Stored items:
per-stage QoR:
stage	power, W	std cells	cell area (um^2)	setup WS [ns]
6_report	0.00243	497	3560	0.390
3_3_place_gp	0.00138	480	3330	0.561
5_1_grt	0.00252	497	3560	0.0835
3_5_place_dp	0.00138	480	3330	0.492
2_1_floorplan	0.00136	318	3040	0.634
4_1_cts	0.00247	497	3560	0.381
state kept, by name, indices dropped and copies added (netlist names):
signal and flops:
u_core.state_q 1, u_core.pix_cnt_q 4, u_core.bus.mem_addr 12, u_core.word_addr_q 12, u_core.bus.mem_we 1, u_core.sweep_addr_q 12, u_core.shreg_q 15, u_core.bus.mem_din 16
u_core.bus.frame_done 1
===== src/rtl/instruction_ram_loader.sv =====
// Boot loader: assembles a big-endian byte stream into 32-bit words and writes them to
// instruction RAM from address 0 upward, stalling the CPU until the last word is written.
module instruction_ram_loader #(
  parameter int ADDR_WIDTH = 10,
  parameter int DATA_WIDTH = 32
) (
  input  logic                  clock,
  input  logic                  reset,
  input  logic                  start,
  input  logic [ADDR_WIDTH:0]   programLength,
  input  logic [7:0]            byteIn,
  input  logic                  byteValid,
  output logic                  byteReady,
  output logic                  writeEnable,
  output logic [ADDR_WIDTH-1:0] writeAddress,
  output logic [DATA_WIDTH-1:0] writeData,
  output logic                  cpuHold,
  output logic                  done
);

  typedef enum logic [1:0] {
    S_IDLE,
    S_COLLECT,
    S_WRITE,
    S_DONE
  } state_t;

  state_t                state_q, state_d;
  logic [ADDR_WIDTH:0]   len_q, len_d;
  logic [ADDR_WIDTH-1:0] addr_q, addr_d;
  logic [1:0]            cnt_q, cnt_d;
  logic [DATA_WIDTH-1:0] word_q, word_d;
  logic [ADDR_WIDTH-1:0] waddr_q, waddr_d;
  logic [DATA_WIDTH-1:0] wdata_q, wdata_d;

  always_ff @(posedge clock or negedge reset) begin
    if (!reset) begin
      state_q <= S_IDLE;
      len_q   <= '0;
      addr_q  <= '0;
      cnt_q   <= '0;
      word_q  <= '0;
      waddr_q <= '0;
      wdata_q <= '0;
    end else begin
      state_q <= state_d;
      len_q   <= len_d;
      addr_q  <= addr_d;
      cnt_q   <= cnt_d;
      word_q  <= word_d;
      waddr_q <= waddr_d;
      wdata_q <= wdata_d;
    end
  end

  always_comb begin
    state_d = state_q;
    len_d   = len_q;
    addr_d  = addr_q;
    cnt_d   = cnt_q;
    word_d  = word_q;
    waddr_d = waddr_q;
    wdata_d = wdata_q;
    case (state_q)
      S_IDLE: begin
        if (start) begin
          len_d = programLength;
          if (programLength == '0) begin
            state_d = S_DONE;
          end else begin
            addr_d  = '0;
            cnt_d   = '0;
            state_d = S_COLLECT;
          end
        end
      end
      S_COLLECT: begin
        if (byteValid) begin
          word_d = {word_q[DATA_WIDTH-9:0], byteIn};
          cnt_d  = cnt_q + 2'd1;
          // Write-port registers latch here so they stay stable while the next word assembles.
          if (cnt_q == 2'd3) begin
            waddr_d = addr_q;
            wdata_d = {word_q[DATA_WIDTH-9:0], byteIn};
            state_d = S_WRITE;
          end
        end
      end
      S_WRITE: begin
        if ({1'b0, addr_q} == len_q - (ADDR_WIDTH+1)'(1)) begin
          state_d = S_DONE;
        end else begin
          addr_d  = addr_q + ADDR_WIDTH'(1);
          cnt_d   = '0;
          state_d = S_COLLECT;
        end
      end
      S_DONE: begin
        state_d = S_IDLE;
      end
      default: begin
        state_d = S_IDLE;
      end
    endcase
  end

  assign byteReady    = (state_q == S_COLLECT);
  assign writeEnable  = (state_q == S_WRITE);
  assign writeAddress = waddr_q;
  assign writeData    = wdata_q;
  assign cpuHold      = (state_q != S_IDLE);
  assign done         = (state_q == S_DONE);

endmodule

* _Assignment_: Nothing but a number is expected: the tally of lines in the records that include the word "stage".

* _Response box_: 2